I'm trying to deploy a Spark application (version 3.4.1) on Kubernetes using 
Volcano as the scheduler. I define a VolcanoJob that represents the Spark 
driver - it has only one task, whose pod specification includes the driver 
container, which invokes the spark-submit command.
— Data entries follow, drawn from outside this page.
## src/rtl/ham74_serial_encoder_pkg.sv

```systemverilog
// -----------------------------------------------------------------------------
// ham74_pkg
// Shared definitions for the serial Hamming(7,4) encoder and its decoder tests.
//   DATA_W / CW_W / BIT_IDX_W : nibble, codeword and bit-index widths
//   cw_t                      : codeword, index 0 = codeword position 1
//   enc_state_t               : transmit FSM states
//   ham74_encode()            : nibble -> codeword
//   ham74_err_mask()          : single-bit flip mask for error injection
// -----------------------------------------------------------------------------
package ham74_pkg;

  localparam int unsigned DATA_W    = 4;
  localparam int unsigned CW_W      = 7;
  localparam int unsigned BIT_IDX_W = 3;

  // Index of the final codeword bit (position 7).
  localparam logic [BIT_IDX_W-1:0] LAST_IDX = 3'd6;

  typedef logic [CW_W-1:0] cw_t;

  typedef enum logic [0:0] {
    IDLE  = 1'b0,
    SHIFT = 1'b1
  } enc_state_t;

  // Positions 1..7 = p1,p2,d1,p3,d2,d3,d4 with d1 = nibble[0].
  function automatic cw_t ham74_encode(input logic [DATA_W-1:0] nibble);
    logic d1, d2, d3, d4;
    cw_t  cw;
    d1 = nibble[0];
    d2 = nibble[1];
    d3 = nibble[2];
    d4 = nibble[3];
    cw = {d4, d3, d2, d2 ^ d3 ^ d4, d1, d1 ^ d3 ^ d4, d1 ^ d2 ^ d4};
    return cw;
  endfunction

  // One-hot mask on codeword position pos (1..7); pos = 0 or arm = 0 gives no flip.
  function automatic cw_t ham74_err_mask(input logic arm, input logic [BIT_IDX_W-1:0] pos);
    cw_t m;
    m = {CW_W{1'b0}};
    for (int i = 0; i < CW_W; i++) begin
      m[i] = arm & (pos == BIT_IDX_W'(i + 1));
    end
    return m;
  endfunction

endpackage

```

## src/rtl/ham74_serial_encoder_if.sv

```systemverilog
// -----------------------------------------------------------------------------
// ham74_serial_encoder_if
// Nibble input handshake of the serial Hamming(7,4) encoder.
//   in_data  : nibble to encode (d1 = in_data[0])
//   in_valid : in_data valid (source -> encoder)
//   in_ready : encoder can accept (encoder -> source)
// Modports: master = nibble source, slave = encoder.
// -----------------------------------------------------------------------------
interface ham74_serial_encoder_if;
  import ham74_pkg::*;

  logic [DATA_W-1:0] in_data;
  logic              in_valid;
  logic              in_ready;

  modport master (output in_data, output in_valid, input in_ready);
  modport slave  (input in_data, input in_valid, output in_ready);

endinterface

```

## src/rtl/ham74_serial_encoder_fifo.sv

```systemverilog
// -----------------------------------------------------------------------------
// ham74_nibble_fifo
// Synchronous nibble FIFO, synchronous active-low reset.
//   i_clk, i_rst_n : clock, reset (pointers and level cleared)
//   i_push, i_data : write request and nibble; ignored while full
//   i_pop          : read request; ignored while empty
//   o_data         : head entry (valid when !o_empty)
//   o_full, o_empty, o_level : occupancy
// FIFO_DEPTH must be a power of 2, at least 2.
// -----------------------------------------------------------------------------
module ham74_nibble_fifo
  import ham74_pkg::*;
#(
  parameter int unsigned FIFO_DEPTH = 4
) (
  input  logic                          i_clk,
  input  logic                          i_rst_n,
  input  logic                          i_push,
  input  logic [DATA_W-1:0]             i_data,
  input  logic                          i_pop,
  output logic [DATA_W-1:0]             o_data,
  output logic                          o_full,
  output logic                          o_empty,
  output logic [$clog2(FIFO_DEPTH):0]   o_level
);

  localparam int unsigned AW = $clog2(FIFO_DEPTH);
  localparam int unsigned LW = AW + 1;

  logic [DATA_W-1:0] r_mem [FIFO_DEPTH];
  logic [AW-1:0]     r_wr_ptr;
  logic [AW-1:0]     r_rd_ptr;
  logic [LW-1:0]     r_level;
  logic              w_push;
  logic              w_pop;

  assign o_full  = (r_level == LW'(FIFO_DEPTH));
  assign o_empty = (r_level == LW'(0));
  assign o_level = r_level;
  assign o_data  = r_mem[r_rd_ptr];

  // A full FIFO refuses the push even when a pop happens on the same edge.
  assign w_push = i_push & ~o_full;
  assign w_pop  = i_pop & ~o_empty;

  // Pointer and occupancy registers; pointers wrap naturally (power-of-2 depth).
  always_ff @(posedge i_clk) begin
    if (!i_rst_n) begin
      r_wr_ptr <= AW'(0);
      r_rd_ptr <= AW'(0);
      r_level  <= LW'(0);
    end else begin
      if (w_push) begin
        r_wr_ptr <= r_wr_ptr + AW'(1);
      end else begin
        r_wr_ptr <= r_wr_ptr;
      end
      if (w_pop) begin
        r_rd_ptr <= r_rd_ptr + AW'(1);
      end else begin
        r_rd_ptr <= r_rd_ptr;
      end
      case ({w_push, w_pop})
        2'b10:   r_level <= r_level + LW'(1);
        2'b01:   r_level <= r_level - LW'(1);
        default: r_level <= r_level;
      endcase
    end
  end

  // Storage array; contents need no reset since the pointers define validity.
  always_ff @(posedge i_clk) begin
    if (w_push) begin
      r_mem[r_wr_ptr] <= i_data;
    end else begin
      r_mem[r_wr_ptr] <= r_mem[r_wr_ptr];
    end
  end

endmodule

```

## src/rtl/ham74_serial_encoder.sv

```systemverilog
// -----------------------------------------------------------------------------
// ham74_serial_encoder
// Buffers 4-bit nibbles, encodes each to a Hamming(7,4) codeword and shifts it
// out LSB (position 1) first, frames back-to-back with no idle gap.
//   i_clk, i_rst_n : clock, synchronous active-low reset
//   i_ena          : clock enable; low freezes everything and drops in_ready
//   io_bus         : nibble handshake (slave modport)
//   o_tx_bit       : serial codeword bit (IDLE_LEVEL when idle)
//   o_tx_sof       : high while o_tx_bit carries position 1
//   o_tx_active    : frame in flight
//   o_bit_idx      : current position 0..6, 0 when idle
//   o_fifo_level   : buffered nibbles
// Optional build macro HAM_ERR_INJECT_EN adds i_err_arm / i_err_pos: when armed
// on the edge a codeword is latched, position i_err_pos (1..7) is inverted for
// that frame only.
// -----------------------------------------------------------------------------
module ham74_serial_encoder
  import ham74_pkg::*;
#(
  parameter int unsigned FIFO_DEPTH = 4,
  parameter logic        IDLE_LEVEL = 1'b0
) (
  input  logic                        i_clk,
  input  logic                        i_rst_n,
  input  logic                        i_ena,
  ham74_serial_encoder_if.slave       io_bus,
`ifdef HAM_ERR_INJECT_EN
  input  logic                        i_err_arm,
  input  logic [BIT_IDX_W-1:0]        i_err_pos,
`endif
  output logic                        o_tx_bit,
  output logic                        o_tx_sof,
  output logic                        o_tx_active,
  output logic [BIT_IDX_W-1:0]        o_bit_idx,
  output logic [$clog2(FIFO_DEPTH):0] o_fifo_level
);

  enc_state_t            r_state;
  enc_state_t            w_state_nxt;
  cw_t                   r_cw;
  cw_t                   w_cw_nxt;
  cw_t                   w_cw_enc;
  logic [BIT_IDX_W-1:0]  r_bit_idx;
  logic [BIT_IDX_W-1:0]  w_bit_idx_nxt;
  logic [BIT_IDX_W-1:0]  w_bit_idx_inc;
  logic                  r_tx_bit;
  logic                  w_tx_bit_nxt;
  logic                  r_tx_sof;
  logic                  w_tx_sof_nxt;
  logic                  r_tx_active;
  logic                  w_tx_active_nxt;
  logic                  w_load;
  logic                  w_pop;
  logic                  w_push;
  logic                  w_full;
  logic                  w_empty;
  logic [DATA_W-1:0]     w_head;

  // Reset is folded into in_ready so the source sees 0 throughout reset.
  assign io_bus.in_ready = i_ena & i_rst_n & ~w_full;
  assign w_push          = io_bus.in_valid & io_bus.in_ready;

  ham74_nibble_fifo #(
    .FIFO_DEPTH (FIFO_DEPTH)
  ) u_fifo (
    .i_clk   (i_clk),
    .i_rst_n (i_rst_n),
    .i_push  (w_push),
    .i_data  (io_bus.in_data),
    .i_pop   (w_pop),
    .o_data  (w_head),
    .o_full  (w_full),
    .o_empty (w_empty),
    .o_level (o_fifo_level)
  );

`ifdef HAM_ERR_INJECT_EN
  assign w_cw_enc = ham74_encode(w_head) ^ ham74_err_mask(i_err_arm, i_err_pos);
`else
  assign w_cw_enc = ham74_encode(w_head);
`endif

  assign w_bit_idx_inc = r_bit_idx + 3'd1;

  // Next-state and next-output logic of the transmit FSM.
  always_comb begin
    w_state_nxt     = r_state;
    w_cw_nxt        = r_cw;
    w_bit_idx_nxt   = r_bit_idx;
    w_tx_bit_nxt    = r_tx_bit;
    w_tx_sof_nxt    = r_tx_sof;
    w_tx_active_nxt = r_tx_active;
    w_load          = 1'b0;
    w_pop           = 1'b0;
    if (i_ena) begin
      case (r_state)
        IDLE: begin
          if (!w_empty) begin
            w_load = 1'b1;
          end else begin
            w_load = 1'b0;
          end
        end
        SHIFT: begin
          if (r_bit_idx == LAST_IDX) begin
            if (!w_empty) begin
              // Next frame starts on the very next edge: no gap.
              w_load = 1'b1;
            end else begin
              w_state_nxt     = IDLE;
              w_bit_idx_nxt   = 3'd0;
              w_tx_bit_nxt    = IDLE_LEVEL;
              w_tx_sof_nxt    = 1'b0;
              w_tx_active_nxt = 1'b0;
            end
          end else begin
            w_bit_idx_nxt = w_bit_idx_inc;
            w_tx_bit_nxt  = r_cw[w_bit_idx_inc];
            w_tx_sof_nxt  = 1'b0;
          end
        end
        default: begin
          w_state_nxt     = IDLE;
          w_bit_idx_nxt   = 3'd0;
          w_tx_bit_nxt    = IDLE_LEVEL;
          w_tx_sof_nxt    = 1'b0;
          w_tx_active_nxt = 1'b0;
        end
      endcase
      if (w_load) begin
        w_pop           = 1'b1;
        w_state_nxt     = SHIFT;
        w_cw_nxt        = w_cw_enc;
        w_bit_idx_nxt   = 3'd0;
        w_tx_bit_nxt    = w_cw_enc[0];
        w_tx_sof_nxt    = 1'b1;
        w_tx_active_nxt = 1'b1;
      end else begin
        w_pop = 1'b0;
      end
    end else begin
      // Disabled: hold everything, the frame resumes where it stopped.
      w_pop  = 1'b0;
      w_load = 1'b0;
    end
  end

  // FSM state and registered outputs.
  always_ff @(posedge i_clk) begin
    if (!i_rst_n) begin
      r_state     <= IDLE;
      r_cw        <= {CW_W{1'b0}};
      r_bit_idx   <= 3'd0;
      r_tx_bit    <= IDLE_LEVEL;
      r_tx_sof    <= 1'b0;
      r_tx_active <= 1'b0;
    end else begin
      r_state     <= w_state_nxt;
      r_cw        <= w_cw_nxt;
      r_bit_idx   <= w_bit_idx_nxt;
      r_tx_bit    <= w_tx_bit_nxt;
      r_tx_sof    <= w_tx_sof_nxt;
      r_tx_active <= w_tx_active_nxt;
    end
  end

  assign o_tx_bit    = r_tx_bit;
  assign o_tx_sof    = r_tx_sof;
  assign o_tx_active = r_tx_active;
  assign o_bit_idx   = r_bit_idx;

endmodule

```

## src/flat_wrapper.sv

```systemverilog
// flat-port wrapper written by rule: the top's interface ports become plain ports
module ham74_serial_encoder_flat import ham74_pkg::*;
#(
  parameter int unsigned FIFO_DEPTH = 4,
  parameter logic        IDLE_LEVEL = 1'b0
)
  (i_clk, i_rst_n, i_ena, o_tx_bit, o_tx_sof, o_tx_active, o_bit_idx, o_fifo_level, io_bus_in_data, io_bus_in_valid, io_bus_in_ready);
  ham74_serial_encoder_if io_bus_i ();
  input  logic i_clk;
  input  logic i_rst_n;
  input  logic i_ena;
  output logic o_tx_bit;
  output logic o_tx_sof;
  output logic o_tx_active;
  output logic [BIT_IDX_W-1:0] o_bit_idx;
  output logic [$clog2(FIFO_DEPTH):0] o_fifo_level;
  input wire logic [$bits(io_bus_i.in_data)-1:0] io_bus_in_data;
  input wire logic [$bits(io_bus_i.in_valid)-1:0] io_bus_in_valid;
  output wire logic [$bits(io_bus_i.in_ready)-1:0] io_bus_in_ready;
  assign io_bus_i.in_data = io_bus_in_data;
  assign io_bus_i.in_valid = io_bus_in_valid;
  assign io_bus_in_ready = io_bus_i.in_ready;
  ham74_serial_encoder #(.FIFO_DEPTH(FIFO_DEPTH), .IDLE_LEVEL(IDLE_LEVEL)) u_core (.i_clk(i_clk), .i_rst_n(i_rst_n), .i_ena(i_ena), .io_bus(io_bus_i), .o_tx_bit(o_tx_bit), .o_tx_sof(o_tx_sof), .o_tx_active(o_tx_active), .o_bit_idx(o_bit_idx), .o_fifo_level(o_fifo_level));
endmodule
```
Following the official Spark documentation (available on "[Using Volcano as 
Customized Scheduler for Spark on 
Kubernetes|https://spark.apache.org/docs/latest/running-on-kubernetes.html#using-volcano-as-customized-scheduler-for-spark-on-kubernetes]";),
 I define the necessary configuration parameters to make use of Volcano as the 
scheduler for my Spark workload:
{code:java}
/opt/spark/bin/spark-submit --name "volcano-spark-1" --deploy-mode="client" \
--class "org.apache.spark.examples.SparkPi" \
--conf spark.executor.instances="1" \
--conf 
spark.kubernetes.driver.pod.featureSteps="org.apache.spark.deploy.k8s.features.VolcanoFeatureStep"
 \
--conf 
spark.kubernetes.executor.pod.featureSteps="org.apache.spark.deploy.k8s.features.VolcanoFeatureStep"
 \
--conf 
spark.kubernetes.scheduler.volcano.podGroupTemplateFile="/var/template/podgroup.yaml"
 \
file:///opt/spark/examples/jars/spark-examples_2.12-3.4.1.jar
{code}
In the block above, I omitted some Kubernetes configuration parameters that 
aren't important for this example. The parameter 
*{{spark.kubernetes.scheduler.volcano.podGroupTemplateFile}}* points to a file 
mounted in the driver container. It has a content as follows:
{code:yaml}
apiVersion: scheduling.volcano.sh/v1beta1
kind: PodGroup
metadata:
  name: pod-group-test
spec:
  minResources:
    cpu: "2"
    memory: "2Gi"
  queue: some-existing-queue
{code}
I manually verified that this file "/var/template/podgroup.yaml" exists in the 
container before the "spark-submit" command is issued. I also granted all the 
necessary RBAC permissions so that the driver pod can interact with Kubernetes 
objects (pods, VolcanoJobs, podgroups, queues, etc.).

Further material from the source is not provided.